With regard to evidence gathered in type 4 sleep studies, the results are less conclusive. There remains some residual doubt about the generalised use of these devices for diagnosis. Nevertheless, studies performed on SNP versus in-laboratory PSG [88, 104–111] have achieved acceptable outcomes, but more studies are still necessary.

It is probable the management of OSAS patients could be improved by using the type 1–4 sleep studies available in a sleep reference centre, working in coordination with primary care and sleep nonreference centres that only have type 3 or 4 monitoring devices available. This approach could also be enhanced by telematic procedures [52]. One possible diagnostic and management strategy in cases of suspicion of OSAS is summarised in figure 1].

Figure 1.

Diagnostic and management strategy recommended in obstructive sleep apnoea syndrome (OSAS) suspicion [52, 75–77]. Low probability: snoring + apnoea + no sleepiness, no cardiovascular comorbidity. Medium probability: snoring + apnoea and/or Epworth Sleepiness Scale (ESS) 12–15 and/or body mass index (BMI) >30 kg·m⁻², no cardiovascular comorbidity. High probability: snoring + apnoea + ESS >15 and/or BMI >30 kg·m⁻² and/or cardiovascular comorbidity. ^#: consider also single nasal pressure and oximetry (type 4 sleep study) and auto-continuous positive airway pressure (CPAP); ^¶: no agreement in respiratory polygraphy (RP) apnoea/hypopnoea index (AHI) cut-off point to establish OSAS diagnosis by RP, but could consider OSAS with RP AHI cut-off point ≥10 events·h⁻¹ [52]. COPD: chronic obstructive pulmonary disease; PSG: polysomnography; MSLT: Multiple Sleep Latency Test.

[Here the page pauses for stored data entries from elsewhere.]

### config.mk
export PLATFORM = sky130hd
export DESIGN_NAME = vga_scan_mixer_flat
export DESIGN_NICKNAME = d
export VERILOG_FILES = /design/src/rtl/meikyuu_vga_pkg.sv /design/src/rtl/vga_scan_mixer_if.sv /design/src/rtl/vga_raster_counter.sv /design/src/rtl/vga_scan_mixer.sv /design/src/flat_wrapper.sv
export SDC_FILE = /design/constraint.sdc
export NUM_CORES = 1
export LEC_CHECK = 0
export CAP_MARGIN = 30
export CORE_ASPECT_RATIO = 1.25
export CORE_UTILIZATION = 45
export CTS_BUF_LIST = sky130_fd_sc_hd__clkbuf_2
export CTS_CLUSTER_DIAMETER = 60
export DETAILED_ROUTE_END_ITERATION = 10
export DONT_BUFFER_PORTS = 1
export SLEW_MARGIN = 20
export SYNTH_ARGS = -nofsm -noshare
export SYNTH_HDL_FRONTEND = slang
export SYNTH_SLANG_ARGS = --single-unit
### constraint.sdc
create_clock -name CLOCK_25 -period 5 [get_ports CLOCK_25]
set_clock_uncertainty 0.15 [all_clocks]
set_input_delay 0.75 -clock CLOCK_25 [delete_from_list [all_inputs] [get_ports CLOCK_25]]
set_output_delay 0.75 -clock CLOCK_25 [all_outputs]
set_load 0.02 [all_outputs]
### src/rtl/meikyuu_vga_pkg.sv
// Shared 640x480@60 raster timing, mixer colours and collision FSM encoding.
// Bar helper exists only when VGA_TEST_PATTERN_EN is defined.
package meikyuu_vga_pkg;
  localparam int H_SYNC   = 96;
  localparam int H_BACK   = 48;
  localparam int H_ACTIVE = 640;
  localparam int H_FRONT  = 16;
  localparam int V_SYNC   = 2;
  localparam int V_BACK   = 33;
  localparam int V_ACTIVE = 480;
  localparam int V_FRONT  = 10;

  localparam int ACTIVE_X0 = H_SYNC + H_BACK;
  localparam int ACTIVE_Y0 = V_SYNC + V_BACK;

  typedef logic [23:0] rgb_t;

  localparam rgb_t PLAYER_RGB = 24'hFFD000;
  localparam rgb_t WALL_RGB   = 24'h3050C0;
  localparam rgb_t BG_RGB     = 24'h000000;

  typedef enum logic {
    SCAN  = 1'b0,
    LATCH = 1'b1
  } coll_state_e;

`ifdef VGA_TEST_PATTERN_EN
  localparam int BAR_W = 80;

  function automatic rgb_t bar_rgb(logic [9:0] xoff);
    logic [2:0] idx;
    idx = 3'(xoff / 10'(BAR_W));
    return {{8{idx[2]}}, {8{idx[1]}}, {8{idx[0]}}};
  endfunction
`endif
endpackage

### src/rtl/vga_scan_mixer_if.sv
// Scan bus between the raster/mixer and the sprite blocks plus the VGA pins.
// test_mode exists only when VGA_TEST_PATTERN_EN is defined.
interface vga_scan_mixer_if;
  logic       player_draw;
  logic       wall_draw;
  logic [9:0] h_counter;
  logic [9:0] v_counter;
  logic       vga_hs;
  logic       vga_vs;
  logic       vga_blank_n;
  logic       vga_sync_n;
  logic [7:0] vga_r;
  logic [7:0] vga_g;
  logic [7:0] vga_b;
  logic       frame_end;
  logic       collision;
`ifdef VGA_TEST_PATTERN_EN
  logic       test_mode;
`endif

  modport master (
`ifdef VGA_TEST_PATTERN_EN
    input  test_mode,
`endif
    input  player_draw, wall_draw,
    output h_counter, v_counter,
    output vga_hs, vga_vs,
    output vga_blank_n, vga_sync_n,
    output vga_r, vga_g, vga_b,
    output frame_end, collision
  );

  modport slave (
`ifdef VGA_TEST_PATTERN_EN
    output test_mode,
`endif
    output player_draw, wall_draw,
    input  h_counter, v_counter,
    input  vga_hs, vga_vs,
    input  vga_blank_n, vga_sync_n,
    input  vga_r, vga_g, vga_b,
    input  frame_end, collision
  );
endinterface

### src/rtl/vga_raster_counter.sv
// Registered h/v raster counters with wrap, active-window and sync decode.
module vga_raster_counter
  import meikyuu_vga_pkg::*;
#(
  parameter int H_SYNC_W  = H_SYNC,
  parameter int H_BACK_W  = H_BACK,
  parameter int H_ACT_W   = H_ACTIVE,
  parameter int H_FRONT_W = H_FRONT,
  parameter int V_SYNC_W  = V_SYNC,
  parameter int V_BACK_W  = V_BACK,
  parameter int V_ACT_W   = V_ACTIVE,
  parameter int V_FRONT_W = V_FRONT
) (
  input  logic       clk,
  input  logic       rst,
  output logic [9:0] h,
  output logic [9:0] v,
  output logic       active,
  output logic       in_hsync,
  output logic       in_vsync,
  output logic       frame_last
);
  localparam int HT = H_SYNC_W + H_BACK_W + H_ACT_W + H_FRONT_W;
  localparam int VT = V_SYNC_W + V_BACK_W + V_ACT_W + V_FRONT_W;

  localparam logic [9:0] H_LAST = 10'(HT - 1);
  localparam logic [9:0] V_LAST = 10'(VT - 1);
  localparam logic [9:0] X0 = 10'(H_SYNC_W + H_BACK_W);
  localparam logic [9:0] X1 = 10'(H_SYNC_W + H_BACK_W + H_ACT_W - 1);
  localparam logic [9:0] Y0 = 10'(V_SYNC_W + V_BACK_W);
  localparam logic [9:0] Y1 = 10'(V_SYNC_W + V_BACK_W + V_ACT_W - 1);

  logic line_last;

  assign line_last  = (h == H_LAST);
  assign frame_last = line_last && (v == V_LAST);

  always_ff @(posedge clk or posedge rst) begin
    if (rst) begin
      h <= '0;
      v <= '0;
    end else if (line_last) begin
      h <= '0;
      v <= frame_last ? '0 : v + 10'd1;
    end else begin
      h <= h + 10'd1;
    end
  end

  assign active = (h >= X0) && (h <= X1) &&
                  (v >= Y0) && (v <= Y1);

  assign in_hsync = (h < 10'(H_SYNC_W));
  assign in_vsync = (v < 10'(V_SYNC_W));
endmodule
`src/rtl/mips_pkg.sv`:
```
// Shared types and constants for the MIPS fetch path.
// Fetch FSM encoding, word width and the fetch-buffer entry layout.
package mips_pkg;

    localparam int unsigned INSTR_W = 32;
    localparam logic [31:0] PC_INC  = 32'd4;

    typedef logic [1:0] fstate_t;

    localparam fstate_t S_IDLE = 2'd0;
    localparam fstate_t S_WAIT = 2'd1;
    localparam fstate_t S_DROP = 2'd2;

    typedef struct packed {
        logic [INSTR_W-1:0] instr;
        logic [31:0]        pc;
    } fetch_t;

endpackage

```
`src/rtl/if_stage_if.sv`:
```
// Instruction-memory req/ack bus between the fetch stage and imem.
// The fetch stage is the master; memory answers with ack and data.
interface if_stage_if;

    logic        imem_req;
    logic [31:0] imem_addr;
    logic        imem_ack;
    logic [31:0] imem_rdata;

    modport master (
        output imem_req,
        output imem_addr,
        input  imem_ack,
        input  imem_rdata
    );

    modport slave (
        input  imem_req,
        input  imem_addr,
        output imem_ack,
        output imem_rdata
    );

endinterface

```
`src/rtl/fetch_fifo.sv`:
```
// Small synchronous FIFO holding fetched words with their PC+4.
// Flush wins over push/pop; DEPTH must be a power of two.
module fetch_fifo #(
    parameter int WIDTH = 64,
    parameter int DEPTH = 2
) (
    input  logic                       clk,
    input  logic                       rst,
    input  logic                       push_i,
    input  logic                       pop_i,
    input  logic                       flush_i,
    input  logic [WIDTH-1:0]           data_i,
    output logic [WIDTH-1:0]           data_o,
    output logic [$clog2(DEPTH):0]     count_o
);

    localparam int AW = $clog2(DEPTH);
    localparam int CW = AW + 1;

    logic [WIDTH-1:0] mem_q [DEPTH];
    logic [AW-1:0]    rd_q;
    logic [AW-1:0]    wr_q;
    logic [CW-1:0]    cnt_q;

    always_ff @(posedge clk or negedge rst) begin
        if (!rst) begin
            rd_q  <= '0;
            wr_q  <= '0;
            cnt_q <= '0;
        end else if (flush_i) begin
            rd_q  <= '0;
            wr_q  <= '0;
            cnt_q <= '0;
        end else begin
            if (push_i) wr_q <= wr_q + 1'b1;
            if (pop_i)  rd_q <= rd_q + 1'b1;
            cnt_q <= cnt_q + CW'(push_i) - CW'(pop_i);
        end
    end

    always_ff @(posedge clk) begin
        if (push_i && !flush_i) mem_q[wr_q] <= data_i;
    end

    assign data_o  = mem_q[rd_q];
    assign count_o = cnt_q;

endmodule

```
`src/rtl/if_stage.sv`:
```
// Instruction-fetch stage: PC, one outstanding imem fetch, fetch buffer.
// Taken branches flush the buffer and discard any in-flight fetch.
module if_stage
    import mips_pkg::*;
#(
    parameter logic [31:0] RESET_PC   = 32'h0000_0000,
    parameter int          FIFO_DEPTH = 2
) (
    input  logic               clk,
    input  logic               rst,
    if_stage_if.master         imem,
    input  logic               freeze,
    input  logic               br_taken,
    input  logic [31:0]        br_addr,
    output logic               if_valid,
    output logic [INSTR_W-1:0] if_instr,
    output logic [31:0]        if_pc
);

    localparam int CW = $clog2(FIFO_DEPTH) + 1;
    localparam logic [CW-1:0] DEPTH_C = CW'(FIFO_DEPTH);

    fstate_t       state_q, state_d;
    logic [31:0]   pc_q, pc_d;
    logic [31:0]   req_q, req_d;
    logic [31:0]   pc_inc;
    logic [CW-1:0] count;
    logic [CW-1:0] cnt_after;
    logic          ack_wait;
    logic          push;
    logic          pop;
    fetch_t        head;
    fetch_t        entry;

    assign pc_inc    = pc_q + PC_INC;
    assign ack_wait  = (state_q == S_WAIT) && imem.imem_ack;
    assign push      = ack_wait && !br_taken;
    assign pop       = if_valid && !freeze && !br_taken;
    assign cnt_after = count + CW'(push) - CW'(pop);
    assign entry     = '{instr: imem.imem_rdata, pc: pc_inc};

    always_comb begin
        state_d = state_q;
        pc_d    = pc_q;
        req_d   = req_q;
        if (br_taken) begin
            pc_d = br_addr;
            // An unacked fetch must still complete before a new request.
            if (state_q != S_IDLE && !imem.imem_ack) state_d = S_DROP;
            else                                     state_d = S_IDLE;
        end else begin
            unique case (1'b1)
                state_q == S_IDLE: begin
                    if (count < DEPTH_C) begin
                        state_d = S_WAIT;
                        req_d   = pc_q;
                    end
                end
                state_q == S_WAIT: begin
                    if (imem.imem_ack) begin
                        pc_d = pc_inc;
                        if (cnt_after < DEPTH_C) req_d = pc_inc;
                        else                     state_d = S_IDLE;
                    end
                end
                state_q == S_DROP: begin
                    if (imem.imem_ack) state_d = S_IDLE;
                end
                default: state_d = S_IDLE;
            endcase
        end
    end

    always_ff @(posedge clk or negedge rst) begin
        if (!rst) begin
            state_q <= S_IDLE;
            pc_q    <= RESET_PC;
            req_q   <= RESET_PC;
        end else begin
            state_q <= state_d;
            pc_q    <= pc_d;
            req_q   <= req_d;
        end
    end

    fetch_fifo #(
        .WIDTH (64),
        .DEPTH (FIFO_DEPTH)
    ) u_fifo (
        .clk     (clk),
        .rst     (rst),
        .push_i  (push),
        .pop_i   (pop),
        .flush_i (br_taken),
        .data_i  (entry),
        .data_o  (head),
        .count_o (count)
    );

    assign imem.imem_req  = (state_q != S_IDLE);
    assign imem.imem_addr = req_q;
    assign if_valid       = (count != '0);
    assign if_instr       = if_valid ? head.instr : '0;
    assign if_pc          = if_valid ? head.pc : '0;

endmodule

```
`src/flat_wrapper.sv`:
```
// flat-port wrapper written by rule: the top's interface ports become plain ports
module if_stage_flat import mips_pkg::*;
#(
    parameter logic [31:0] RESET_PC   = 32'h0000_0000,
    parameter int          FIFO_DEPTH = 2
)
  (clk, rst, freeze, br_taken, br_addr, if_valid, if_instr, if_pc, imem_imem_req, imem_imem_addr, imem_imem_ack, imem_imem_rdata);
  if_stage_if imem_i ();
  input  logic clk;
  input  logic rst;
  input  logic freeze;
  input  logic br_taken;
  input  logic [31:0] br_addr;
  output logic if_valid;
  output logic [INSTR_W-1:0] if_instr;
  output logic [31:0] if_pc;
  output wire logic [$bits(imem_i.imem_req)-1:0] imem_imem_req;
  output wire logic [$bits(imem_i.imem_addr)-1:0] imem_imem_addr;
  input wire logic [$bits(imem_i.imem_ack)-1:0] imem_imem_ack;
  input wire logic [$bits(imem_i.imem_rdata)-1:0] imem_imem_rdata;
  assign imem_imem_req = imem_i.imem_req;
  assign imem_imem_addr = imem_i.imem_addr;
  assign imem_i.imem_ack = imem_imem_ack;
  assign imem_i.imem_rdata = imem_imem_rdata;
  if_stage #(.RESET_PC(RESET_PC), .FIFO_DEPTH(FIFO_DEPTH)) u_core (.clk(clk), .rst(rst), .imem(imem_i), .freeze(freeze), .br_taken(br_taken), .br_addr(br_addr), .if_valid(if_valid), .if_instr(if_instr), .if_pc(if_pc));
endmodule
```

We should really regard ambulatory monitoring as a complementary rather than an exclusive method of in-laboratory PSG in OSAS patients.

It is time to look to the future and, as stated by the official Americal Thoracic Society/AASM/American College of Chest Physicians/European Respiratory Society Workshop report, there are priorities in ambulatory management of adults with OSAS [118]. We should work together to establish adequate research networks for sleep disorders and develop disease management models based on prospective clinical and economic outcome studies because, despite the possible appeal of portable monitoring devices, more cost-effectiveness studies with measures of quality-associated life-years should be performed. There is also a need for studies in specific populations, such as children and patients without any high pre-test probability of OSAS and, finally, scoring methods need to be standardised.